[WORK TO BE COMPLETED] Below are the records; collect from them each line containing the string "flip".

[DATASET EXTRACT]
◇ ◇ ◇ ◇
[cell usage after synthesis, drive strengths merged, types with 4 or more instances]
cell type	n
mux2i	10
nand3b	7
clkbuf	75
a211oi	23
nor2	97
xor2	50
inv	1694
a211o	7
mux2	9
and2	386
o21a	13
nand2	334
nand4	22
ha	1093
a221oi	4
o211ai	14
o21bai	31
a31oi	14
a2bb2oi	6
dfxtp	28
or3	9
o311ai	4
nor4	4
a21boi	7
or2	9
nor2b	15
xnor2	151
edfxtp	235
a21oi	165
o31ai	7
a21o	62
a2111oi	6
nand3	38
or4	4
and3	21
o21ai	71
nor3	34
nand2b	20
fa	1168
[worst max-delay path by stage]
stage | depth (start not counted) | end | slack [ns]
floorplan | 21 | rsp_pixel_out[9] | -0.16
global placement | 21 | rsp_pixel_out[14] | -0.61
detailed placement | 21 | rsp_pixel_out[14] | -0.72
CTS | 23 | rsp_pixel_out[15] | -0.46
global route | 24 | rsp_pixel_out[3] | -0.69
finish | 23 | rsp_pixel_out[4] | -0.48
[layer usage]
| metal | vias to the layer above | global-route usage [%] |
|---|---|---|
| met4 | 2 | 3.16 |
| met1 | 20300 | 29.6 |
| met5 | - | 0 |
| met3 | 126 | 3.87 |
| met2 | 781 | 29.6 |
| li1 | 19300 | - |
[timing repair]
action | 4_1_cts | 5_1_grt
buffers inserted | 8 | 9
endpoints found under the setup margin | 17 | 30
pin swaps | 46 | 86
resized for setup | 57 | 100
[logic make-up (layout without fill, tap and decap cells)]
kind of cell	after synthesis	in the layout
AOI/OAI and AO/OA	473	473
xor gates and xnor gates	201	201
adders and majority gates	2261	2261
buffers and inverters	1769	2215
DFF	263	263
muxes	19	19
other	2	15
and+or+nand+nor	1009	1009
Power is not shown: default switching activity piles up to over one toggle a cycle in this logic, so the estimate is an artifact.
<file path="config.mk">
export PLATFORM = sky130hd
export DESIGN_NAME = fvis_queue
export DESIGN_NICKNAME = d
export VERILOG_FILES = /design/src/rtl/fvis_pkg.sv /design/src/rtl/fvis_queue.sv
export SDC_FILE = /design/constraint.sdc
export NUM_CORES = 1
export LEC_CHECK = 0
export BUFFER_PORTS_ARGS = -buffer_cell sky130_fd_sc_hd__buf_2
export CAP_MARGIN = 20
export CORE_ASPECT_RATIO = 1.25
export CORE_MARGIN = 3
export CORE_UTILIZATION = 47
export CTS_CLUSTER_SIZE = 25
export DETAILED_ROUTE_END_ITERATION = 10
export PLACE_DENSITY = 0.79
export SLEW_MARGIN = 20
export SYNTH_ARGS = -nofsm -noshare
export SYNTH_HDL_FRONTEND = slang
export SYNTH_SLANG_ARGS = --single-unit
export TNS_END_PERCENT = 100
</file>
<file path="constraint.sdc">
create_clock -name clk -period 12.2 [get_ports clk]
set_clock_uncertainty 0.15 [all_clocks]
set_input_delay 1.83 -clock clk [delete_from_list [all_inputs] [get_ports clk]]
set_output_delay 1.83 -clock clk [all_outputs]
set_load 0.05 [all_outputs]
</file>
◇ ◇ ◇ ◇
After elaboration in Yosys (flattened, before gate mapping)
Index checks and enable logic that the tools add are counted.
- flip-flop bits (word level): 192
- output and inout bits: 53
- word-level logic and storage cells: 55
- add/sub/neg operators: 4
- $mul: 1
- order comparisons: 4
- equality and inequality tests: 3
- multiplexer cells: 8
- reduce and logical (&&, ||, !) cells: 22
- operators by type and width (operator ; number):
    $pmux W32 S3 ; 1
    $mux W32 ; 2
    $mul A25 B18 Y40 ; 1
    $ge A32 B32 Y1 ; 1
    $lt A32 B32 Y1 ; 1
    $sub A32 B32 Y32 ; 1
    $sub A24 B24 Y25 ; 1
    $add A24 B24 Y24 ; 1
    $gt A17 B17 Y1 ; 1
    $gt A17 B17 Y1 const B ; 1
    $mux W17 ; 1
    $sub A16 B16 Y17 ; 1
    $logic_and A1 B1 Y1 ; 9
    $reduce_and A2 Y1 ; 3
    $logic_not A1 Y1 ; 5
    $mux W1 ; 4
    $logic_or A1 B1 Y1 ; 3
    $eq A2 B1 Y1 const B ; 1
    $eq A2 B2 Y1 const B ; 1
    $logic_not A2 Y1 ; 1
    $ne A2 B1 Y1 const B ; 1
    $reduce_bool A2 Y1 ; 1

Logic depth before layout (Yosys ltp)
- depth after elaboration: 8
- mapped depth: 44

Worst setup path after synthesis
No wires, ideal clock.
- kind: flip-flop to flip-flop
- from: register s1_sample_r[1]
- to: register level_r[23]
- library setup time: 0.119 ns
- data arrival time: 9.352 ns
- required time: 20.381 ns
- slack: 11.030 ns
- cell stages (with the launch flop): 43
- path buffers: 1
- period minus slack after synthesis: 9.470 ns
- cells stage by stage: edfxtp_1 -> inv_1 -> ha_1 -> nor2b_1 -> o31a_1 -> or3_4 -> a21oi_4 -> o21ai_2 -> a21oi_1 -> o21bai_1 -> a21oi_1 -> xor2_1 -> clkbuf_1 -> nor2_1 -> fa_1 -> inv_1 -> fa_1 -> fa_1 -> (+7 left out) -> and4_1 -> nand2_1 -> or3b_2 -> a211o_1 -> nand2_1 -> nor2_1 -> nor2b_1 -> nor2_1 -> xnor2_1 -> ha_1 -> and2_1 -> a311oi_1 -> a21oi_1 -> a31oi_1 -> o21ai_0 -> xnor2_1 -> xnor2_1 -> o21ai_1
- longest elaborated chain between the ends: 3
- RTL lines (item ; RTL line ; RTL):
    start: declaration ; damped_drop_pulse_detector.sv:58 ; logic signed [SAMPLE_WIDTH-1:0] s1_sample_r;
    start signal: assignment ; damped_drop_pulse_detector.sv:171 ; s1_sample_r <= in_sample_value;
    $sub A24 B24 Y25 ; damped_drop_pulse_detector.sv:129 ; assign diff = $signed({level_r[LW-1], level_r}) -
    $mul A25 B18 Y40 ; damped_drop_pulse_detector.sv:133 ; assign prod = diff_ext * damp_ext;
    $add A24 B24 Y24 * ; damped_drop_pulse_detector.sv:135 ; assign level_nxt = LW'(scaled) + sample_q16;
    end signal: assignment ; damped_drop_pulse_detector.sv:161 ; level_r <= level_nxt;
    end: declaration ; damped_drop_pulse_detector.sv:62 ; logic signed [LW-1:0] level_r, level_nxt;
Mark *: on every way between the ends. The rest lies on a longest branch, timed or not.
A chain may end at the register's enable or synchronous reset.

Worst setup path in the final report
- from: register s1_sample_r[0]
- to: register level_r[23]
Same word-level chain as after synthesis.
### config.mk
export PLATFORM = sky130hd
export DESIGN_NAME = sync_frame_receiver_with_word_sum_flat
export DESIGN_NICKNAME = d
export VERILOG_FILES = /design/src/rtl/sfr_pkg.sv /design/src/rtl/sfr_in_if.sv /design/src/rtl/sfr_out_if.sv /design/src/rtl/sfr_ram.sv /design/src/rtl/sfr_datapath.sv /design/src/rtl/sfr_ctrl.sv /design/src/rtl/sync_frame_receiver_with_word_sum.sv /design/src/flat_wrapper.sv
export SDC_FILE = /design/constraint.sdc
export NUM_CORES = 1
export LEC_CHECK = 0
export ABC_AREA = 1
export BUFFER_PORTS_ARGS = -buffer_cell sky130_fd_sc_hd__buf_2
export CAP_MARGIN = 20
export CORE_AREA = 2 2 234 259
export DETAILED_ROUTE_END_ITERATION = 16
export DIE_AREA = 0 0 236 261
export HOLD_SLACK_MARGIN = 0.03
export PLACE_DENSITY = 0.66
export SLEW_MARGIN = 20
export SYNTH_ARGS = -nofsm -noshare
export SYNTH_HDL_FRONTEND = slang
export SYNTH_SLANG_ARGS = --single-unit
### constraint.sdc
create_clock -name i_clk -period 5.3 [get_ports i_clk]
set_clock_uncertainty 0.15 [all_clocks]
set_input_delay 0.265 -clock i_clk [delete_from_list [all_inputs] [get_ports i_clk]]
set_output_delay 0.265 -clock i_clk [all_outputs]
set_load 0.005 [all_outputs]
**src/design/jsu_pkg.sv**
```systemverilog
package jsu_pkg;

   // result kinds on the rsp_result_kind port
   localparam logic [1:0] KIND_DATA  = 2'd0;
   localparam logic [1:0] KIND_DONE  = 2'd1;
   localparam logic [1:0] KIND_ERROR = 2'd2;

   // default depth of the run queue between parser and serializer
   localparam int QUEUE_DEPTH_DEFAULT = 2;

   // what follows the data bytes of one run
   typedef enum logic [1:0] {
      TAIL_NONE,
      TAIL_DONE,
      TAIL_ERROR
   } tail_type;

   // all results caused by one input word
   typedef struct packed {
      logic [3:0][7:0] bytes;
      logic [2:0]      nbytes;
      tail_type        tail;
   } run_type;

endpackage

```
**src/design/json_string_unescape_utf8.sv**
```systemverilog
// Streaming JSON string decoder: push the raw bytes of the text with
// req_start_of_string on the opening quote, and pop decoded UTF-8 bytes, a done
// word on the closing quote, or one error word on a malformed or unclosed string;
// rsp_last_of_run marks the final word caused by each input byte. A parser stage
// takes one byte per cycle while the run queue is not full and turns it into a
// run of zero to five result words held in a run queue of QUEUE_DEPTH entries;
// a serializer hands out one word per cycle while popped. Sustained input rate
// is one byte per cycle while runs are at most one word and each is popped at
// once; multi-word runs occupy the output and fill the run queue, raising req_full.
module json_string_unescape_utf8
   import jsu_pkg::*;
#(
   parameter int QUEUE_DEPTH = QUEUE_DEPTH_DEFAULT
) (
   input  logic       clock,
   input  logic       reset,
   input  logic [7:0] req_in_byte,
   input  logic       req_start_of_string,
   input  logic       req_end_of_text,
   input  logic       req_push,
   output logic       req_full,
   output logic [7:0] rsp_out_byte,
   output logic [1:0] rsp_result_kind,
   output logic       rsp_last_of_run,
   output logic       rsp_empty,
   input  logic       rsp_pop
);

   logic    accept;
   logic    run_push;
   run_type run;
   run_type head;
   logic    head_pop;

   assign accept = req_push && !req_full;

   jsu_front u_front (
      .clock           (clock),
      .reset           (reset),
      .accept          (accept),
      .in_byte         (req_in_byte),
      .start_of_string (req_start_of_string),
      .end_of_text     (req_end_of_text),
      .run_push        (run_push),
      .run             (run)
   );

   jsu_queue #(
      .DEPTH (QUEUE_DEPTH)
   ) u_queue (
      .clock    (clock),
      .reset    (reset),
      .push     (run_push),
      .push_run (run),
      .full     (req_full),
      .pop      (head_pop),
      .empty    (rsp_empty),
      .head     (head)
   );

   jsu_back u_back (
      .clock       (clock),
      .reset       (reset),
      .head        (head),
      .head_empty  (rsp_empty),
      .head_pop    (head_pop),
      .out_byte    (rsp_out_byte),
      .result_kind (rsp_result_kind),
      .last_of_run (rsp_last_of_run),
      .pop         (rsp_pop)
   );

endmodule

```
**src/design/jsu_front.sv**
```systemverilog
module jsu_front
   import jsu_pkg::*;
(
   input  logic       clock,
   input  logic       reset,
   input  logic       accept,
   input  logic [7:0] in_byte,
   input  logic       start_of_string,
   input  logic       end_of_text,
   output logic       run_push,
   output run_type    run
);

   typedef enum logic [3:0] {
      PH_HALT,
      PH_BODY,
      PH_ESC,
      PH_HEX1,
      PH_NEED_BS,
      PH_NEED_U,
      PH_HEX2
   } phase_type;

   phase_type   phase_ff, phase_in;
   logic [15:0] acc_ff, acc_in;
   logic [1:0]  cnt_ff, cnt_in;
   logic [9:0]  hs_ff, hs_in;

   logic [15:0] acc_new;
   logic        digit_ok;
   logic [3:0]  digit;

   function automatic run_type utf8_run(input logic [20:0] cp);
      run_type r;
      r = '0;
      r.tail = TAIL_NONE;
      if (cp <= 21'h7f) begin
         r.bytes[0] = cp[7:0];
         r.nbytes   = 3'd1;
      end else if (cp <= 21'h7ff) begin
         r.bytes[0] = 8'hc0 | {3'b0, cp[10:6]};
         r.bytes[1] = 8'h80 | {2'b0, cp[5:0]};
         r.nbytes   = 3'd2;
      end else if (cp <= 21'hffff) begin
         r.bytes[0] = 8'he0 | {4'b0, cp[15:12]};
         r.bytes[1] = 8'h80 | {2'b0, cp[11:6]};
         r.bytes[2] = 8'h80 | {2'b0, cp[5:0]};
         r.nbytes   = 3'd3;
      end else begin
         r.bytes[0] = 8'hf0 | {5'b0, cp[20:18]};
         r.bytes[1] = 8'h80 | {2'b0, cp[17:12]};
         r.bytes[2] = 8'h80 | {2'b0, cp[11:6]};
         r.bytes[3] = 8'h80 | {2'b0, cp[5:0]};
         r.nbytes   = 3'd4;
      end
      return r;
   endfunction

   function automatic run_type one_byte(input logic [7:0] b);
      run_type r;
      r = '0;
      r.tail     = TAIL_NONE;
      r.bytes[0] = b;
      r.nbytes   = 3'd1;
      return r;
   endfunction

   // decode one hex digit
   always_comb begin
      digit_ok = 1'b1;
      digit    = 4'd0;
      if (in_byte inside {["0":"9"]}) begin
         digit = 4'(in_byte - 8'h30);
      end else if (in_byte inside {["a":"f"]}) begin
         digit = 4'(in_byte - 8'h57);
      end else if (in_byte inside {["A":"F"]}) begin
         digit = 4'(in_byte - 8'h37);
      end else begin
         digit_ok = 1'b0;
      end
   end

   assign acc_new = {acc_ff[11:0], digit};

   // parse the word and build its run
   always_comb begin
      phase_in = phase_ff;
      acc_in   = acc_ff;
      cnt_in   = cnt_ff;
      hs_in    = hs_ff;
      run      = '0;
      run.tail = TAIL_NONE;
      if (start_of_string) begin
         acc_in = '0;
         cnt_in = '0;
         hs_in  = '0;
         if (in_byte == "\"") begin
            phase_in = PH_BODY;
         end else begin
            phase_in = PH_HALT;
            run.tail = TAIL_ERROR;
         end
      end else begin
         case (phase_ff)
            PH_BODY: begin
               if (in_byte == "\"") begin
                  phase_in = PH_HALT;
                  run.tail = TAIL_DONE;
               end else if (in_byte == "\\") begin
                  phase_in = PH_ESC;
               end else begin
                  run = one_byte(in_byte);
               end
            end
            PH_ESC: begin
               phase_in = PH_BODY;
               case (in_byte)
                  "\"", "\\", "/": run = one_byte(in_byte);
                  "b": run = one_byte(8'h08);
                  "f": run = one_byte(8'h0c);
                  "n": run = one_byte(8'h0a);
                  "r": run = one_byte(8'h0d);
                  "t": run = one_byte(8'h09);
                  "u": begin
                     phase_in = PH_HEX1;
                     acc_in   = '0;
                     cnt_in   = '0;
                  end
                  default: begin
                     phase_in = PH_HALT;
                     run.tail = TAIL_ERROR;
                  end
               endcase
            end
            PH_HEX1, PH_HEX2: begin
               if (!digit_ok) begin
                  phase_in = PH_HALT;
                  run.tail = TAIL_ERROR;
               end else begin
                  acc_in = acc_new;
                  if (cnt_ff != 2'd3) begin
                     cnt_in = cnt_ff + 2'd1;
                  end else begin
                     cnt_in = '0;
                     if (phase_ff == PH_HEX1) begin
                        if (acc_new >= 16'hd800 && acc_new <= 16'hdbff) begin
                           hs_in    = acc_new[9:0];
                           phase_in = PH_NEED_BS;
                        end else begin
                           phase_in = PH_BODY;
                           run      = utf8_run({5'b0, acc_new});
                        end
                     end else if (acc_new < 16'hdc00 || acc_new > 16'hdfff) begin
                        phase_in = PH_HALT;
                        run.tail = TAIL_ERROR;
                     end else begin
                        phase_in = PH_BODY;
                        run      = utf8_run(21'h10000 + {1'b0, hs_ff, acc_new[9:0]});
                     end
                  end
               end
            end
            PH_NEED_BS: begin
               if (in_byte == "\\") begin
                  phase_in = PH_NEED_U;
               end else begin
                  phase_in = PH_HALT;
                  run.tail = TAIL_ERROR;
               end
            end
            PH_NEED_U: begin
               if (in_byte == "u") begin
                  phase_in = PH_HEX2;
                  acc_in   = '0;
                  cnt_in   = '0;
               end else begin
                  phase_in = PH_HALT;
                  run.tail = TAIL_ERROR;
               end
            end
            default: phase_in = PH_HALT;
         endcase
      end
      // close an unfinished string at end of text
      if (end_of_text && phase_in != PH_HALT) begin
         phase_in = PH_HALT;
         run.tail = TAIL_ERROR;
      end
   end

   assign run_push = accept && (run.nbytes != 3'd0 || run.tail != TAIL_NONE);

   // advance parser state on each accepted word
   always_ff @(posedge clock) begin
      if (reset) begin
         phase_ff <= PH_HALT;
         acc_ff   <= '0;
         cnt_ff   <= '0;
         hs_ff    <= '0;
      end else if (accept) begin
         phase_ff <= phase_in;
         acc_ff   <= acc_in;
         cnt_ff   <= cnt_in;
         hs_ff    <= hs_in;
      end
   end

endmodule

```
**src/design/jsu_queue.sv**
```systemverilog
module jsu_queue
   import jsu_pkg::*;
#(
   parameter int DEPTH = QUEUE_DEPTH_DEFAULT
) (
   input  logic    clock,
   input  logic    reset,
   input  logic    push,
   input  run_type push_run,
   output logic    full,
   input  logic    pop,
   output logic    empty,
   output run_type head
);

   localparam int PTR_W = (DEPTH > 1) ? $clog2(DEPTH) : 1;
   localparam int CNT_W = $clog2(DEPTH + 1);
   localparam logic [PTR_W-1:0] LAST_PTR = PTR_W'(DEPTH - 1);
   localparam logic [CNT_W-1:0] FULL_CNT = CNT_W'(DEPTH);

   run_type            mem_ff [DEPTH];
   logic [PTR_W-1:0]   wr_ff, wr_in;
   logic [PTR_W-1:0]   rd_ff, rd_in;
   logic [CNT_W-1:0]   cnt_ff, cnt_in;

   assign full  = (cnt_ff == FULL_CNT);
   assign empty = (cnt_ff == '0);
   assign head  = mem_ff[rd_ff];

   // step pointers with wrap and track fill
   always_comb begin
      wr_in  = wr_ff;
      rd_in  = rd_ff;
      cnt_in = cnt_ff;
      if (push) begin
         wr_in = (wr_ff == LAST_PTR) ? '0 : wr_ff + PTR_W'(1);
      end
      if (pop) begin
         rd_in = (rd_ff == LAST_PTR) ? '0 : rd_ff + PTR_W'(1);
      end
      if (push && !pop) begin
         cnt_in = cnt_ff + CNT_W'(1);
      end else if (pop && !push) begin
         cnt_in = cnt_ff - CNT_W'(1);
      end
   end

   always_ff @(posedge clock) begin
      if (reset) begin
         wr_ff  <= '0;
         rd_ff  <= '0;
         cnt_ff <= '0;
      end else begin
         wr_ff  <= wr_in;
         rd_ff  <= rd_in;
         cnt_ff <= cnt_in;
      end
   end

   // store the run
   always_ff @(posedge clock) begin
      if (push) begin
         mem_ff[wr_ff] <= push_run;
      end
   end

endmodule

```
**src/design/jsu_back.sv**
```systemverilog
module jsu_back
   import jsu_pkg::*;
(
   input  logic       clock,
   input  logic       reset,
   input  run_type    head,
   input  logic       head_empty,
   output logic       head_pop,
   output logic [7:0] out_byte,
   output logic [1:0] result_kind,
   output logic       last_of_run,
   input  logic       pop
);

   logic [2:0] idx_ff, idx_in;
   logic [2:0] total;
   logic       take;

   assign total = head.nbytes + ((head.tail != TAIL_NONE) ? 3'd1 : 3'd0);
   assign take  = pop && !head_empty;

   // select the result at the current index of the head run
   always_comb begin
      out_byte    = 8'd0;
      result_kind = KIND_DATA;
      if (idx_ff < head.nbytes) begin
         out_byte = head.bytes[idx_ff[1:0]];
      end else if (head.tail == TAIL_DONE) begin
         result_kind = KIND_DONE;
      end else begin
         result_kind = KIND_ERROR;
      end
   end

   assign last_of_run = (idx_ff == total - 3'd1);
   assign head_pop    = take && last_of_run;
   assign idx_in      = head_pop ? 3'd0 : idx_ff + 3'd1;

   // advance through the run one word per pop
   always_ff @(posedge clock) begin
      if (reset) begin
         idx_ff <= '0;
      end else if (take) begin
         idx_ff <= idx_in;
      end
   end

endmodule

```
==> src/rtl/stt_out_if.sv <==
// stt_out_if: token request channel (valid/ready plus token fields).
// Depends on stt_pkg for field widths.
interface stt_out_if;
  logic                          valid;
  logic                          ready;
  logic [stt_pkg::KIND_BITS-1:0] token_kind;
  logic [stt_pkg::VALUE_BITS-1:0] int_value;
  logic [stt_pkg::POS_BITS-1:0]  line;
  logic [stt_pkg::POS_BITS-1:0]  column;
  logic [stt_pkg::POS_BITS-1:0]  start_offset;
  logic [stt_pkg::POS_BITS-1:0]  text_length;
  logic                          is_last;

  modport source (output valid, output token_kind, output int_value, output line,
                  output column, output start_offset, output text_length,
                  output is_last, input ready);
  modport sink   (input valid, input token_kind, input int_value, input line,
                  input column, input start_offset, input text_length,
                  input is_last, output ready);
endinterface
◇ ◇ ◇ ◇
[SOLUTION FOR THIS EXERCISE]
- flip-flop bits (word level): 192
- kind: flip-flop to flip-flop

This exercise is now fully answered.